Chromebook works on the principle of ‘defense in depth’ to render several protection layers but, in case a single layer bypassed then, the remaining layers are still in effect. Chromebook data security comes under the category of shared responsibility because it is based on the cloud computing concept. It becomes an impediment for G Suite for Chromebook customers to implement the security controls, which are essential from data security, compliance, and regulation perspective.
CloudCodes for Chromebook helps consumers in ensuring a 100% security level from their end. It enables customers to take precautions in securing their data and take relief to breathe while working on the web. CloudCodes adds a security layer of cloud data protection via DLP standards to implement depth visibility and control.
The Chromebook security offered by CloudCodes enables officials to secure their highly confidential data in real-time. Data loss prevention policies will allow users to detect, track, and block sudden information breaches on Chromebook. It will enable its customers to close their eyes when data is in use, at rest, or transmit mode.

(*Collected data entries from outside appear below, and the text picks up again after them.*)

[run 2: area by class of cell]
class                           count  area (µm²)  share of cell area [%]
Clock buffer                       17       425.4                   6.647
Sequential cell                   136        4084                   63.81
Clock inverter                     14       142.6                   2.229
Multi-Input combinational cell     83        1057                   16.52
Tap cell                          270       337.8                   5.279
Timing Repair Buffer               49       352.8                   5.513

CloudCodes uses two different approaches to bring control to G Suite Chromebook DLP.
An agent-based approach, CloudCodes agent, is installed on the end-user machine. The agent acts as a web proxy, i.e., the web traffic of applications that need to be monitored are passed through the agent. Other traffic can be redirected directly to the web without passing through the agent. The agent doesn’t store any content that it inspects. The following features are provided through the agent.
Sharing across OU:
this allows the IT to ensure documents across departments cannot be shared. E.g., the Finance department users cannot share documents with the operation team.
the IT can track/block the deletion of documents. There are times when the user tries to delete the records intentionally/unintentionally. The materials are the assets of the organization.

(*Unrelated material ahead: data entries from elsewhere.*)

<file path="config.mk">
export PLATFORM = sky130hd
export DESIGN_NAME = rprc_cell
export DESIGN_NICKNAME = d
export VERILOG_FILES = /design/src/rtl/rprc_pkg.sv /design/src/rtl/rprc_cell.sv
export SDC_FILE = /design/constraint.sdc
export NUM_CORES = 1
export LEC_CHECK = 0
export BUFFER_PORTS_ARGS = -buffer_cell sky130_fd_sc_hd__buf_4
export CAP_MARGIN = 20
export CORE_AREA = 2 2 39 41
export CTS_BUF_LIST = sky130_fd_sc_hd__clkbuf_8
export DETAILED_ROUTE_END_ITERATION = 8
export DIE_AREA = 0 0 41 43
export HOLD_SLACK_MARGIN = 0.08
export PLACE_DENSITY = 0.52
export SYNTH_ARGS = -nofsm -noshare
export SYNTH_HDL_FRONTEND = slang
export SYNTH_SLANG_ARGS = --single-unit
export TNS_END_PERCENT = 10
</file>
<file path="constraint.sdc">
create_clock -name i_clk -period 1.5 [get_ports i_clk]
set_clock_uncertainty 0.15 [all_clocks]
set_input_delay 0.075 -clock i_clk [delete_from_list [all_inputs] [get_ports i_clk]]
set_output_delay 0.075 -clock i_clk [all_outputs]
set_load 0.01 [all_outputs]
</file>
<file path="src/rtl/rprc_pkg.sv">
package rprc_pkg;

    localparam int DATA_W     = 8;
    localparam int COUNT_W    = 21;
    localparam int CFG_IDX_W  = 2;
    localparam int CFG_DATA_W = 11;

    localparam logic [CFG_IDX_W-1:0] CFG_IMAGE_WIDTH  = 2'd0;
    localparam logic [CFG_IDX_W-1:0] CFG_IMAGE_HEIGHT = 2'd1;
    localparam logic [CFG_IDX_W-1:0] CFG_RELAX_RADIUS = 2'd2;

    localparam logic [DATA_W-1:0] CLASS_ONE  = 8'd1;
    localparam logic [DATA_W-1:0] CLASS_ZERO = 8'd0;

    // One pending centre pixel of the current row and what its window has seen so far.
    typedef struct packed {
        logic valid;
        logic cp;
        logic cr;
        logic hp;
        logic hr;
    } t_cell;

    typedef struct packed {
        logic en;
        logic clear;
        logic last;
        logic row_end;
        logic v_p;
        logic v_r;
    } t_cell_ctl;

endpackage

</file>
<file path="src/rtl/rprc_cell.sv">
module rprc_cell (
    input  logic                i_clk,
    input  logic                i_rst_n,
    input  rprc_pkg::t_cell_ctl i_ctl,
    input  rprc_pkg::t_cell     i_prev,
    output rprc_pkg::t_cell     o_cell,
    output logic                o_hit_p,
    output logic                o_hit_r
);

    rprc_pkg::t_cell r_cell;
    rprc_pkg::t_cell upd;
    rprc_pkg::t_cell n_cell;
    logic            retire;

    always_comb begin
        upd    = i_prev;
        upd.hp = i_prev.hp | i_ctl.v_p;
        upd.hr = i_prev.hr | i_ctl.v_r;
        retire = upd.valid & (i_ctl.last | i_ctl.row_end);
        o_hit_p = i_ctl.en & retire & upd.cp & upd.hp;
        o_hit_r = i_ctl.en & retire & upd.cr & upd.hr;
        n_cell       = upd;
        n_cell.valid = upd.valid & ~retire;
    end

    always_ff @(posedge i_clk) begin
        if (!i_rst_n || i_ctl.clear) begin
            r_cell <= '0;
        end else if (i_ctl.en) begin
            r_cell <= n_cell;
        end
    end

    assign o_cell = r_cell;

endmodule

</file>
# Word level (Yosys, flattened, before mapping)
# Index checks and enable logic that the tools add are counted.
totals:
  out_inout_bits: 7
  input_bits: 13
  ff_bits: 5
  wordCells: 18
op_classes:
  bitwise_logic: 11
  reduce_logical: 2
op_table:
  columns: ["operator", "n"]
  rows:
  - ["$and A1 B1 Y1", 7]
  - ["$or A1 B1 Y1", 3]
  - ["$logic_not A1 Y1", 1]
  - ["$logic_or A1 B1 Y1", 1]
  - ["$not A1 Y1", 1]

# Longest topological paths before layout
# Gate-level depths: netlist of the first run.
logic_depth:
  ltp_word: 5
  depth_mapped: 3
  depth_no_buf: 2

# Worst setup path after synthesis of the first run
# OpenSTA, ideal clock, no wires.
synth_timing:
  path_type: "register -> register"
  from: "register, netlist name o_cell[4]"
  to: "register r_cell (netlist bit o_cell[4])"
  required_ns: 1.284
  setup_slack_ns: 0.720
  setup_ns: 0.066
  n_path_buf: 0
  arrival_ns: 0.564
  stages_incl_launch_ff: 3
  synth_period_minus_slack_ns: 0.780
  cell_sequence: "dfxtp_1 nand2b_4 a21oi_2"
synth_rtl:
  columns: ["item", "line_no", "text"]
  rows:
  - ["end signal, assigned", "rprc_cell.sv:31", "r_cell <= n_cell;"]
  - ["end, declared", "rprc_cell.sv:11", "rprc_pkg::t_cell r_cell;"]

# Worst setup path in the final report of the first run
layout_timing:
  from: "input i_rst_n"
  to: "register r_cell (netlist bit o_cell[4])"
layout_between:
  elab_chain_cells: 2
layout_lines:
  columns: ["item", "line_no", "text"]
  rows:
  - ["start, declared", "rprc_cell.sv:3", "input logic i_rst_n,"]
  - ["$logic_not A1 Y1", "rprc_cell.sv:28", "if (!i_rst_n || i_ctl.clear) begin"]
  - ["$logic_or A1 B1 Y1", "rprc_cell.sv:28", null]
# Every way passes these cells.
# A chain may end at the register's enable or synchronous reset.

==> results of run 1 <==
final timing paths:
check                          from                      to  slack, ns  depth (start not counted)
max                         i_rst_n  o_cell[4]$_SDFFE_PP0P_       0.03                          5
min                        i_ctl[4]  o_cell[2]$_SDFFE_PP0P_       0.01                          3
max reg2reg  o_cell[4]$_SDFFE_PP0P_  o_cell[4]$_SDFFE_PP0P_       0.18                          3
min reg2reg  o_cell[1]$_SDFFE_PP0P_  o_cell[1]$_SDFFE_PP0P_       0.34                          2
report_power, final:
part           switching [W]  leakage [nW]  internal [W]   total, W
registers         0.00000268        0.0408      0.000138   0.000141
logic              0.0000288         0.169     0.0000481  0.0000770
clock network      0.0000662        0.0269      0.000175   0.000242
worst max-delay path, cell delays in order:
cell and delay, ns:
dlygate4sd3_1 0.53, buf_4 0.14, nand2b_4 0.09, a21oi_2 0.03, dlygate4sd3_1 0.55
area by class of cell:
cell class                      instances  area (um^2)  area share
Clock buffer                            3        41.29     0.08108
Timing Repair Buffer                   24        192.7      0.3784
Tap cell                               16        20.02     0.03931
Clock inverter                          1        3.754    0.007371
Multi-Input combinational cell         17        151.4      0.2973
Sequential cell                         5        100.1      0.1966
cell families after synthesis:
group / share of synthesized area
AND/OR/NAND/NOR: 0.3286
multiplexers: 0.07619
flip-flops: 0.3810
buffers and inverters: 0.04285
AO/OA/AOI/OAI: 0.1714
routing by layer:
layer / track usage / vias to the layer above / part of all wire
met4: 0.08000 / 0 / 0
li1: - / 135 / -
met5: 0 / - / 0
met2: 0.1000 / 16 / 0.40
met3: 0.04712 / 0 / 0.14
met1: 0.1290 / 113 / 0.45
Yosys cell counts:
cell / n / area share
buf_6: 1 / 0.043
mux2i_1: 2 / 0.076
o211ai_4: 1 / 0.081
a21oi_2: 1 / 0.033
nor3b_2: 2 / 0.095
nand2b_4: 2 / 0.10
nor2_1: 6 / 0.086
nand4bb_1: 1 / 0.043
a211oi_1: 2 / 0.057
dfxtp_1: 5 / 0.38
stage by stage:
step | power, W | util | area, um^2 | hold WS, ns
2_1_floorplan | 0.0001731 | - | 262.8 | 0.06956
3_3_place_gp | 0.0002117 | 0.2993 | 414.1 | 0.1808
3_5_place_dp | 0.0002121 | 0.2993 | 414.1 | 0.1837
4_1_cts | 0.0004671 | 0.3680 | 509.2 | 0.009774
5_1_grt | 0.0004877 | 0.3680 | 509.2 | 0.02265
6_report | 0.0004598 | 0.3680 | 509.2 | 0.01263
==> qor_table.md, run 1 <==
| Item | Value |
| --- | --- |
| Root cell of the clock tree | clkbuf_8 |
| Post-CTS Setup Repair Bufs | 0 |
| Number of sinks driven by the clock tree | 5 |
| Grt ovf | 0 |
| Maximum ir drop on the vdd rail | 0.0002700 V |
| Final standard cell count with taps included and fillers excluded | 66 |
| Largest net degree at the start of global routing | 7 |
| IO Count | 20 |
| Type of the tightest min-delay check | input pin to register |
| Aggregate routed wire length | 662 um |
| Average size of a mapped cell | 11.42 um^2 |
| Layout area overhead | 93.81% |
| Commonest non-fill, non-tap cells in the layout | 19 x buf_4, 6 x nor2_1, 5 x dlygate4sd3_1, 5 x dfxtp_1, 3 x clkbuf_8 |
| Hold Fails Final Rpt | 0 |
| CP Capture Type | register |
| Global-route wire length before repair | 1.014 mm |
| Post-DP HPWL | 507.9 um |
| Starting density of the core | 0.1899 |
| Unique cell type count in the Yosys netlist | 10 |
| GRT Overall Usage | 0.09347 |
| Unrepaired setup endpoints after global routing | no |
| Syn Std Cell Area | 262.8 um^2 |
| Die outline area | 1763 um^2 |
| Number of nets in the final layout | 64 |
| Clk slew on worst S/H paths | 0.04 ns |
| Count of TritonRoute iterations in the first routing pass | 2 |
| Die width | 41 um |
| Flops & latches, synth | 5 |
| Post-placement setup slack | 0.6374 ns |
| Total placed cells including tap cells | 57 |
| PnR worst setup slack | 0.03350 ns |
| Count of input and output buffers | 19 |
| Status | finished, final reports clean |
| Post-synthesis sequential area ratio | 0.3810 |
| Most common cell after layout, fill and taps aside | buf_4 |
| Final Wtd Congestion | 0.6756 |
| Static leakage power | 0.2372 nW |
| Transition at the pin with the smallest max-transition slack | 0.2575 ns |
| Vias in the first global route | 232 |
| Number of antenna violations at the first check in global routing | 0 |
| Number of synthesis warnings | 0 |
| Die span in y | 43 um |
| Shortest period the worst path allows | 1.466 ns |
| Core Area | 1384 um^2 |
| Total power per unit cell area | 902.9 nW/um^2 |
| Hold-fix buffer count after cts | 5 |
| Number of violations of the max-capacitance limit | 0 |
| Per-cell routed wire length | 10.03 um |
| Number of failing setup endpoints in the final timing report | 0 |
| Fillcell total | 142 |
| Clock tree from TritonCTS | built |
| Count of vias placed by the detailed router | 264 |
| Worst slew margin relative to its limit | 0.8278 |
| Clock buffer depth | 2 |
| Remaining number of nets flagged by the antenna check after routing | 0 |
| Number of placement rows | 14 |
| Required time of the critical path | 1.45 ns |
| Arrival @ worst endpoint | 1.42 ns |
| H-tree level count | 1 |
| Share of post-route cells with drive strength above 1 | 0.5600 |
| Gate count of the mapped netlist | 23 |
| Crit Path Class | input pin to register |
| Max Slew Vio Count | 0 |
| Startpoint kind of the worst setup timing path | input pin |
| Antenna diode count | 0 |
| Clock latency on the worst-skew pair | 0.22 ns |
| Via density per instance | 4.000 |
| Post-cts sizing count | 0 |
| Number of flip-flops in the largest register | 5 |
| Number of DRC markers in iteration 0 | 3 |
| Final total negative setup slack | 0 ns |
| Number of buffers created by CTS | 3 |
| Synth Net Count | 36 |
| Worst-path maximum fanout | 5 |
| Final worst-path cycle share | 0.9777 |
| Timing-limited maximum frequency | 681.9 MHz |
| Number of design rule violations left after detail routing | 0 |
No activity file was read; power rests on OpenSTA's default activity.
==> run 2, diff against run 1 <==
--- a/config.mk
+++ b/config.mk
@@ -7,12 +7,15 @@
 export LEC_CHECK = 0
 export BUFFER_PORTS_ARGS = -buffer_cell sky130_fd_sc_hd__buf_4
 export CAP_MARGIN = 20
-export CORE_AREA = 2 2 39 41
-export CTS_BUF_LIST = sky130_fd_sc_hd__clkbuf_8
+export CELL_PAD_IN_SITES_DETAIL_PLACEMENT = 2
+export CELL_PAD_IN_SITES_GLOBAL_PLACEMENT = 2
+export CORE_MARGIN = 1.5
+export CORE_UTILIZATION = 20
+export CTS_BUF_LIST = sky130_fd_sc_hd__clkbuf_16
 export DETAILED_ROUTE_END_ITERATION = 8
-export DIE_AREA = 0 0 41 43
+export GPL_TIMING_DRIVEN = 0
 export HOLD_SLACK_MARGIN = 0.08
-export PLACE_DENSITY = 0.52
+export PLACE_DENSITY = 0.81
 export SYNTH_ARGS = -nofsm -noshare
 export SYNTH_HDL_FRONTEND = slang
 export SYNTH_SLANG_ARGS = --single-unit
==> run 2 against run 1 <==
Compared with the run above: clock power is 81% higher; largest cell class unchanged; critical endpoint is now o_hit_r; non-clock buffer count is 3 higher; global-route usage is 8.0 points higher; via count is 11% higher.
==> qor_table.md, run 2 (synthesis results as in run 1) <==
| Item | Value | vs previous |
| --- | --- | --- |
| Status | finished, final reports clean |  |
| Worst-path maximum fanout | 2 | -3 |
| Fillcell total | 124 | -13% |
| Via density per instance | 4.388 | +9.7% |
| Die span in y | 39.25 um | -8.7% |
| CP Capture Type | primary output |  |
| Shortest period the worst path allows | 1.407 ns | -0.05987 ns |
| Core Area | 1171 um^2 | -15% |
| Number of nets in the final layout | 67 | +4.7% |
| Root cell of the clock tree | clkbuf_16 |  |
| Count of TritonRoute iterations in the first routing pass | 1 | -1 |
| Max Slew Vio Count | 0 | unchanged |
| Number of flip-flops in the largest register | 5 | unchanged |
| Global-route wire length before repair | 1.524 mm | +50% |
| Largest net degree at the start of global routing | 10 | +3 |
| Clock buffer depth | 2 | unchanged |
| Die width | 39.25 um | -4.3% |
| Grt ovf | 0 | unchanged |
| IO Count | 20 | unchanged |
| End of the worst register-to-register path | o_cell[1]$_SDFFE_PP0P_ |  |
| Number of design rule violations left after detail routing | 0 | unchanged |
| Critical path's most frequent cell | buf_4 |  |
| Clock tree from TritonCTS | built |  |
| Cell with the largest stage delay on the worst path | dlygate4sd3_1 |  |
| Commonest non-fill, non-tap cells in the layout | 18 x buf_4, 8 x dlygate4sd3_1, 6 x nor2_1 |  |
| Worst reg2reg path startpoint | o_cell[1]$_SDFFE_PP0P_ |  |
| Transition at the pin with the smallest max-transition slack | 0.1939 ns | -0.06356 ns |
| End of the critical path | o_hit_r |  |
| Clock latency on the worst-skew pair | 0.23 ns | about the same |
| H-tree level count | 1 | unchanged |
| Final design utilization | 0.4904 | +0.1224 |
| Starting density of the core | 0.2244 | +0.03449 |
| Die outline area | 1540 um^2 | -13% |
| List of cells traversed by the critical path | dlygate4sd3_1, buf_4, o211ai_4, nor3b_2, buf_4 |  |
| Post-CTS Setup Repair Bufs | 0 | unchanged |
| Remaining number of nets flagged by the antenna check after routing | 0 | unchanged |
| Clk slew on worst S/H paths | 0.03 ns | about the same |
| Most common cell after layout, fill and taps aside | buf_4 |  |
| Final total negative setup slack | 0 ns | unchanged |
| Count of vias placed by the detailed router | 294 | +11% |
| Number of violations of the max-capacitance limit | 0 | unchanged |
| Largest stage delay on the critical path | 0.54 ns | about the same |
| Required time of the critical path | 1.27 ns | -0.18 ns |
| Aggregate routed wire length | 959 um | +45% |
| Post-cts sizing count | 0 | unchanged |
| Timing-limited maximum frequency | 710.9 MHz | +4.3% |
| Total power per unit cell area | 1162 nW/um^2 | +29% |
| Post-DP HPWL | 678.1 um | +34% |
| Layout area overhead | 118.6% |  |
| Final Wtd Congestion | 0.6408 | -5.2% |
| Hold Fails Final Rpt | 0 | unchanged |
| Number of sinks driven by the clock tree | 5 | unchanged |
| Number of failing setup endpoints in the final timing report | 0 | unchanged |
| Antenna diode count | 0 | unchanged |
| Total placed cells including tap cells | 55 | -3.5% |
| Worst-case reg-to-reg path depth | 2 | -1 |
| Arrival @ worst endpoint | 1.18 ns | -0.24 ns |
| Number of antenna violations at the first check in global routing | 0 | unchanged |
| Worst setup path startpoint | i_ctl[2] |  |
| Startpoint kind of the worst setup timing path | input pin |  |
| Crit Path Class | input pin to primary output |  |
| Hold-fix buffer count after cts | 8 | +3 |
| Share of post-route cells with drive strength above 1 | 0.5283 | -0.03170 |
| Total power | 0.0006672 W | +45% |
| Unrepaired setup endpoints after global routing | no |  |
| Maximum ir drop on the vdd rail | 0.0008150 V | +200% |
| Worst slew margin relative to its limit | 0.8699 | +0.04216 |
| Number of buffers created by CTS | 3 | unchanged |
| Final standard cell count with taps included and fillers excluded | 67 | +1.5% |
| Static leakage power | 0.2637 nW | +11% |
| Count of input and output buffers | 18 | -1 |
| Number of placement rows | 12 | -2 |
| Vias in the first global route | 353 | +52% |
| Number of DRC markers in iteration 0 | 0 | -3 |
| Final worst-path cycle share | 0.9377 | -0.03992 |
| Setup slack of the most critical reg-to-reg path | 0.72 ns | +0.54 ns |
| Type of the tightest min-delay check | input pin to register |  |
| Per-cell routed wire length | 14.31 um | +43% |
| GRT Overall Usage | 0.1738 | +0.08034 |
[run 2: cell types whose count changed in the layout (fill, tap and decap cells not counted), sizes merged]
cell / previous run / this run
dlygate4sd3: 5 / 8
[run 2: critical path, delay by kind of cell]
family	cells	cell delay, ns
buf+inv	3	0.84
compound gates	1	0.21
simple gates	1	0.07
[run 2: how the worst min path moves through the flow]
stage              start  slack, ns  depth (start not counted)                endpoint
2_1_floorplan    i_rst_n       0.07                          2  o_cell[4]$_SDFFE_PP0P_
3_3_place_gp   i_prev[3]       0.17                          3  o_cell[3]$_SDFFE_PP0P_
3_5_place_dp    i_ctl[5]       0.18                          2  o_cell[0]$_SDFFE_PP0P_
4_1_cts        i_prev[0]       0.08                          3  o_cell[0]$_SDFFE_PP0P_
5_1_grt        i_prev[0]        0.1                          3  o_cell[0]$_SDFFE_PP0P_
6_report       i_prev[0]       0.08                          3  o_cell[0]$_SDFFE_PP0P_
[run 2: layer usage]
metal	track usage	vias to the layer above	share of wire
met3	0.08671	2	0.072
met2	0.3333	18	0.60
li1	-	140	-
met4	0.1293	0	0.025
met1	0.1237	134	0.30
met5	0	-	0
[run 2: report_power, final]
group          switching [W]   total, W  internal [W]
combinational      0.0000326  0.0000880     0.0000554
sequential        0.00000294   0.000141      0.000138
clock              0.0000920   0.000438      0.000346
[run 2: metrics by stage]
stage	area, um^2	hold WS, ns	worst slack (ns)
2_1_floorplan	262.8	0.06956	0.7202
5_1_grt	574.3	0.09758	0.04358
3_5_place_dp	415.4	0.1816	0.6569
3_3_place_gp	415.4	0.1694	0.6645
4_1_cts	574.3	0.08314	0.07132
6_report	574.3	0.07725	0.09338
[run 2: area by class of cell]
cell class | count | area (um^2) | area share
well taps | 14 | 17.52 | 0.03050
clock inverters | 1 | 3.754 | 0.006536
flip-flops and latches | 5 | 100.1 | 0.1743
multi-input cells | 17 | 151.4 | 0.2636
clock buffers | 3 | 75.07 | 0.1307
plain buffers | 1 | 11.26 | 0.01961
repair buffers | 26 | 215.2 | 0.3747
==> run 3, diff against run 2 <==
--- a/config.mk
+++ b/config.mk
@@ -12,10 +12,12 @@
 export CORE_MARGIN = 1.5
 export CORE_UTILIZATION = 20
 export CTS_BUF_LIST = sky130_fd_sc_hd__clkbuf_16
+export CTS_CLUSTER_SIZE = 8
 export DETAILED_ROUTE_END_ITERATION = 8
 export GPL_TIMING_DRIVEN = 0
 export HOLD_SLACK_MARGIN = 0.08
-export PLACE_DENSITY = 0.81
+export PLACE_DENSITY_LB_ADDON = 0.1
+export SLEW_MARGIN = 25
 export SYNTH_ARGS = -nofsm -noshare
 export SYNTH_HDL_FRONTEND = slang
 export SYNTH_SLANG_ARGS = --single-unit
==> run 3 against run 2 <==
Compared with the run above: sequential power hardly changed; count of clock-buffer cells in the layout stayed put; utilization stayed put; combinational power is 0.7% lower; die area stayed put; clock power hardly changed; global-route usage is 2.0 points lower; sequential share of layout area stayed put; sequential cell count stayed put; maximum frequency is 0.91% lower; non-clock buffer count stayed put; cell area stayed put; largest cell class unchanged; largest power group unchanged.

External Sharing of documents:
the IT can control in real-time track/block sharing of documents with blacklisted domains such as personal domains or competitor domains etc-etc.
Personal Gmail block:
the IT can now block access of personal Gmail within the enterprise network or on company-owned devices while allowing access to enterprise Gmail.

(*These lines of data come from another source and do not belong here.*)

`config.mk`:
```
export PLATFORM = sky130hd
export DESIGN_NAME = cpos_div_cell
export DESIGN_NICKNAME = d
export VERILOG_FILES = /design/src/rtl/cpos_div_cell.sv
export SDC_FILE = /design/constraint.sdc
export NUM_CORES = 1
export LEC_CHECK = 0
export BUFFER_PORTS_ARGS = -buffer_cell sky130_fd_sc_hd__buf_2
export CORE_UTILIZATION = 40
export DETAILED_ROUTE_END_ITERATION = 8
export PLACE_DENSITY_LB_ADDON = 0.12
export SYNTH_ARGS = -nofsm -noshare
export SYNTH_HDL_FRONTEND = slang
export SYNTH_SLANG_ARGS = --single-unit
```
`constraint.sdc`:
```
create_clock -name clk -period 15.05 [get_ports clk]
set_clock_uncertainty 0.1 [all_clocks]
set_input_delay 0 -clock clk [delete_from_list [all_inputs] [get_ports clk]]
set_output_delay 0 -clock clk [all_outputs]
set_load 0.1 [all_outputs]
```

the IT can now also block clipboard operations such as copying content from Google Drive documents to external G suite applications such as notepad or third-party websites.
In the agentless approach, CloudCodes uses the API provided by Google Drive to poll on the events on a G Suite document. IT can configure multiple policies for various sets of users to overcome the challenges of data loss prevention. The agentless approach allows the action to be taken in near real-time. The following rules can be configured.
Sharing to an external organization:
if a user tries to share documents outside the organization, such as to a competitor.
Sharing to personal ID's:
if a user tries to share documents with their email ids such as gmail.com, aol.com or outlook.com, etc-etc.
Document contains keywords:
if a document contains a predefined keyword or regular expression.
The admin can configure the following actions as part of remedial measures.
revoke permissions of all users except the owner. It ensures if a user tries to share a document with a personal email id or another domain, the document sharing permissions can be immediately revoked in near real-time.
Notify Reporting Manager:
a notification will be sent to the reporting manager of the sender on the DLP, as mentioned in the rules.
Notify Super Admin:
a notification will be sent to the CloudCodes super admin.